DATA IN THIS EXERCISE -
=====

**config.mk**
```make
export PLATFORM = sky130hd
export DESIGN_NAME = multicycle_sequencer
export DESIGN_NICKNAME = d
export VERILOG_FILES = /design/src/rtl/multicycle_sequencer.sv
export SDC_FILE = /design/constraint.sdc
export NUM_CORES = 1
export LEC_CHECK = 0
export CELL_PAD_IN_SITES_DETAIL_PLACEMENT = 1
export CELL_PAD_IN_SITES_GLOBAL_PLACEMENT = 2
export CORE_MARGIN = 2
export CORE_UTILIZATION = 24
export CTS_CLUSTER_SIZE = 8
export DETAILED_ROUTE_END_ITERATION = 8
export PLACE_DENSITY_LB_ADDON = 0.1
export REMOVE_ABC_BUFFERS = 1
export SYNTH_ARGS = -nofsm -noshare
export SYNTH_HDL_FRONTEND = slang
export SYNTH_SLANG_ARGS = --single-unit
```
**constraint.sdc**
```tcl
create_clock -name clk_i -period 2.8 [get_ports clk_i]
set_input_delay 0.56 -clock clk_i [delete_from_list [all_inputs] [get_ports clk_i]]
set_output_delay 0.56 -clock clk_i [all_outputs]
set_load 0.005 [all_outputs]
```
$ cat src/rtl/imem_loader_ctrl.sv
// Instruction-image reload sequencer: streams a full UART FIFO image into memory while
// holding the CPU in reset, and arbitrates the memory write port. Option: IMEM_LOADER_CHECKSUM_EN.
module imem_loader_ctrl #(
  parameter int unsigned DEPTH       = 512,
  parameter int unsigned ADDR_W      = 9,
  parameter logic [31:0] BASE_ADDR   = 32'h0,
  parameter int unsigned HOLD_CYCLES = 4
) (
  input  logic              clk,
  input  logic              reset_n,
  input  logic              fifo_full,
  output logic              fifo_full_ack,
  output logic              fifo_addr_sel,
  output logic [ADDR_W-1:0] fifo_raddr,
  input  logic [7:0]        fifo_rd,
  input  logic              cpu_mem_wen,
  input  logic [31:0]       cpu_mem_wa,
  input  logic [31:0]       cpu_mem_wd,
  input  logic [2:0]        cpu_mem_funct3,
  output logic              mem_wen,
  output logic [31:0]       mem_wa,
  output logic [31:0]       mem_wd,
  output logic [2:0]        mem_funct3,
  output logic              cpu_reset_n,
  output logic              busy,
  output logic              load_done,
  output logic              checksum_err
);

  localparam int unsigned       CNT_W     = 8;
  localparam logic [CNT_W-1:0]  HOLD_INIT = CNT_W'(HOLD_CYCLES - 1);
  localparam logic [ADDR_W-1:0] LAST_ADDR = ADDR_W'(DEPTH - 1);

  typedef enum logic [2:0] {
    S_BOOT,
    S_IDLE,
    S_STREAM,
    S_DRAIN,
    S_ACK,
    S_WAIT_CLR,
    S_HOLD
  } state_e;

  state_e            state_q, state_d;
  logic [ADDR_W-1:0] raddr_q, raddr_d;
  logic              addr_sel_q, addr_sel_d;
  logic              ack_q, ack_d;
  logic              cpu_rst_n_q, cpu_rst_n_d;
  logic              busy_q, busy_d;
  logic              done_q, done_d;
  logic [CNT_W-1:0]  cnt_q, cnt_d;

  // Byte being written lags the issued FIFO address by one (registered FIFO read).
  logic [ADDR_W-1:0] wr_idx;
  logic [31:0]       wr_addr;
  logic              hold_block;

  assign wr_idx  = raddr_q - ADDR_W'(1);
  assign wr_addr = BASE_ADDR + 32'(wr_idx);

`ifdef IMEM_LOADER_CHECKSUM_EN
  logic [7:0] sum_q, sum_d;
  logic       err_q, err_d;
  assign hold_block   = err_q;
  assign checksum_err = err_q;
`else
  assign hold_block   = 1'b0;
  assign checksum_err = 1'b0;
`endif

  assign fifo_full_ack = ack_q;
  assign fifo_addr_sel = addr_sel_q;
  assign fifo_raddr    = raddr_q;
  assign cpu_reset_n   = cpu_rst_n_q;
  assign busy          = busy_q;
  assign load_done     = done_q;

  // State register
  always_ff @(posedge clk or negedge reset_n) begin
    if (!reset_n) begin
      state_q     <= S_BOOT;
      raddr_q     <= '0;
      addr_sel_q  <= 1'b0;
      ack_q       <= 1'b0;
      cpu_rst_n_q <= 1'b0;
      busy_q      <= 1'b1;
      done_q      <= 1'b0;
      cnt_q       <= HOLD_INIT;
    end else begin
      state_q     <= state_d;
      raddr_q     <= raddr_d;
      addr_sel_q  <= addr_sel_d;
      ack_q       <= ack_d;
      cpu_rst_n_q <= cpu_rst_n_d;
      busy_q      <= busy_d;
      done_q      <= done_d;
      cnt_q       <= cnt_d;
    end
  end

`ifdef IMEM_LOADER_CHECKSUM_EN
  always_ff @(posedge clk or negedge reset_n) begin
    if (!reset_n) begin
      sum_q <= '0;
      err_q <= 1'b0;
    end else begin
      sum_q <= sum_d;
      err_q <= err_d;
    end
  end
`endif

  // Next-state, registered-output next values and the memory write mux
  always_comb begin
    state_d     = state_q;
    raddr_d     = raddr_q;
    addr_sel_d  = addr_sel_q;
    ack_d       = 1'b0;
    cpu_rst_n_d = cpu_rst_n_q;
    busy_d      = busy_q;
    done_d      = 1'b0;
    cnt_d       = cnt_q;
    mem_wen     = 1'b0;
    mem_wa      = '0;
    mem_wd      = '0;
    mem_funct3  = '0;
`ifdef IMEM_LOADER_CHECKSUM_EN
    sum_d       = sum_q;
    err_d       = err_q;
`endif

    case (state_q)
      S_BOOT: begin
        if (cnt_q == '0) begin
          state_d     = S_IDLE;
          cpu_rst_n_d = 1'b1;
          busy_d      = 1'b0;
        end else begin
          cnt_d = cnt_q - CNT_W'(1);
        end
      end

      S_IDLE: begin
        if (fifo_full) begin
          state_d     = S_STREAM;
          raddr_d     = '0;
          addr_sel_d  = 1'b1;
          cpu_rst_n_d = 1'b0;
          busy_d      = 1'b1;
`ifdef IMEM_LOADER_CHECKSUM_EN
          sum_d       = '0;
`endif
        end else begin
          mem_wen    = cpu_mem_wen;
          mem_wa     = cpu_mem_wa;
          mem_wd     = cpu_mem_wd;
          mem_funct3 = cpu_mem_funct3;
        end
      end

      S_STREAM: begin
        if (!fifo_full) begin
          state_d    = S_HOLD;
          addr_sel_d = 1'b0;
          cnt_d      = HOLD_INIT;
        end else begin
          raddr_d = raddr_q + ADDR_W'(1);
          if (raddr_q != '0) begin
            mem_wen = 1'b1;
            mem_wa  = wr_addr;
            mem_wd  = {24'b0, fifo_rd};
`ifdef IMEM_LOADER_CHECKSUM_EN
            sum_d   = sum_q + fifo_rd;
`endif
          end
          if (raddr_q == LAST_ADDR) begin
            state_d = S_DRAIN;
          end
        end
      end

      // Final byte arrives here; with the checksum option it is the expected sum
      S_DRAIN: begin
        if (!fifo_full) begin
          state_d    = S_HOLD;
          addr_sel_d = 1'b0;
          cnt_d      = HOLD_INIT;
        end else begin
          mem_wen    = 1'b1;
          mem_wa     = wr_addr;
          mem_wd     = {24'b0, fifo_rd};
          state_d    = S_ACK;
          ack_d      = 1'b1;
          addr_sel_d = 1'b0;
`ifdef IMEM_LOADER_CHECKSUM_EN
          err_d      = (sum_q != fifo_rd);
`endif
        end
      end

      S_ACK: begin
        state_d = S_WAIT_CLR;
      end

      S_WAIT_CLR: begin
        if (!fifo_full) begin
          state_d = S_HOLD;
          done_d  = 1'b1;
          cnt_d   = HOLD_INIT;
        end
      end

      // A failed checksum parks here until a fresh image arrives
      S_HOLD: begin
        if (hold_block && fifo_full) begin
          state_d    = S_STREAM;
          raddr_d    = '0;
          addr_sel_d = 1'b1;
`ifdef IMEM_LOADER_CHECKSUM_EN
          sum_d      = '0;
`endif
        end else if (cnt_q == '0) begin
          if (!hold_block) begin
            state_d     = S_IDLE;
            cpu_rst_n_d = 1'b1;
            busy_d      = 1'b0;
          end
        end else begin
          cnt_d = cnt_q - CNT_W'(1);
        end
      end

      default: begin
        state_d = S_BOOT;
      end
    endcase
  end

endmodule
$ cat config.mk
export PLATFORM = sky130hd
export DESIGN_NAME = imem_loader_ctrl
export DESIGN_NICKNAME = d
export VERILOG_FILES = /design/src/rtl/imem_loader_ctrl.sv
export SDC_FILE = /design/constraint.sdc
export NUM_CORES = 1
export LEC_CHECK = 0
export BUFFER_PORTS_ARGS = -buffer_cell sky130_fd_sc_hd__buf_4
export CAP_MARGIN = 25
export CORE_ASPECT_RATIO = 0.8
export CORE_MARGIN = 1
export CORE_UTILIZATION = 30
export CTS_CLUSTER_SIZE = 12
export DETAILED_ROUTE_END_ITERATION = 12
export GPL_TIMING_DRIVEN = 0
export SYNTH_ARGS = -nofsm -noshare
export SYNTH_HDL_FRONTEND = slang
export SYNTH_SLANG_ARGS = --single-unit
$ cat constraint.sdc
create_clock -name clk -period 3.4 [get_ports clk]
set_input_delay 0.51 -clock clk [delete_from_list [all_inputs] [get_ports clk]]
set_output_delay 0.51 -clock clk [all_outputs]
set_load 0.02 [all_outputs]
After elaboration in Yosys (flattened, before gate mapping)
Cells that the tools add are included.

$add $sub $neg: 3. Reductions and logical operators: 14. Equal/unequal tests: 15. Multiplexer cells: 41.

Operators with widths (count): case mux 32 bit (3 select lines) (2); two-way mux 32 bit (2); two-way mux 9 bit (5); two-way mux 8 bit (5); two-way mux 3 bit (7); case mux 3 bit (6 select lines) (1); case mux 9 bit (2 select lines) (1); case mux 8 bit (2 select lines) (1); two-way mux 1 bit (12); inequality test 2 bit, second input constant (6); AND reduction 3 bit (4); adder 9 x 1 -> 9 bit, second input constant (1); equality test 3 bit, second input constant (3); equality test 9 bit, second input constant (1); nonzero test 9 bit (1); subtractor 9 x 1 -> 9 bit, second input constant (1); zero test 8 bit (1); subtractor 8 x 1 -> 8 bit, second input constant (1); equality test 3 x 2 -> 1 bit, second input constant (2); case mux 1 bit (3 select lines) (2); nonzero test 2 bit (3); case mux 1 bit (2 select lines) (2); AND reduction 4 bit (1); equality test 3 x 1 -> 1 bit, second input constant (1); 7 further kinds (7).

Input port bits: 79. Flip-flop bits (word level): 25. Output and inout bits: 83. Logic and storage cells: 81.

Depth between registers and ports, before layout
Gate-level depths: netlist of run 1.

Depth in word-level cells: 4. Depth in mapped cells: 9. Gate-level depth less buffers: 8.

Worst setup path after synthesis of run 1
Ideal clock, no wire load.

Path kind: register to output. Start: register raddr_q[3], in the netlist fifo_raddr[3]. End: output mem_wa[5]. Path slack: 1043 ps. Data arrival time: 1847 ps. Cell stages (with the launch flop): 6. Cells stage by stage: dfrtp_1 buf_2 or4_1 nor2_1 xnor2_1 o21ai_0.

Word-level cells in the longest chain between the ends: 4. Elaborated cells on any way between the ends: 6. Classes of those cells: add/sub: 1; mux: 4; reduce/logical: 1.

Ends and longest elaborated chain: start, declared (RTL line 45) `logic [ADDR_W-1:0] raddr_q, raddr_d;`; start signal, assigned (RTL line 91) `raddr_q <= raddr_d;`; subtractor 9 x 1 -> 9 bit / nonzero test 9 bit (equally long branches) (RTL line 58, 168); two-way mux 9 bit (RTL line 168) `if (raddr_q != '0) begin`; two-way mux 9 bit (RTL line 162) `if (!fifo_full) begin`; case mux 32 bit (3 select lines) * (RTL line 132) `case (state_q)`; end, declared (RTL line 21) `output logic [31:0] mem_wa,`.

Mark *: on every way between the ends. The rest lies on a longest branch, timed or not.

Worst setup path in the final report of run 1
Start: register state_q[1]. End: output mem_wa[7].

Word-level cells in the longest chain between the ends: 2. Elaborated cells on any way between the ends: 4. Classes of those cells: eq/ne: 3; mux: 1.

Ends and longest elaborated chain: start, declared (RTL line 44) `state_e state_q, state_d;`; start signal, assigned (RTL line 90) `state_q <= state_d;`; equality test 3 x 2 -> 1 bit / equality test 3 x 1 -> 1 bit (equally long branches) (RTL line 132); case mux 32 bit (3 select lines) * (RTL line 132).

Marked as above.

=====

For each line above that contains "Worst", add one to a count, then state only the final number.

2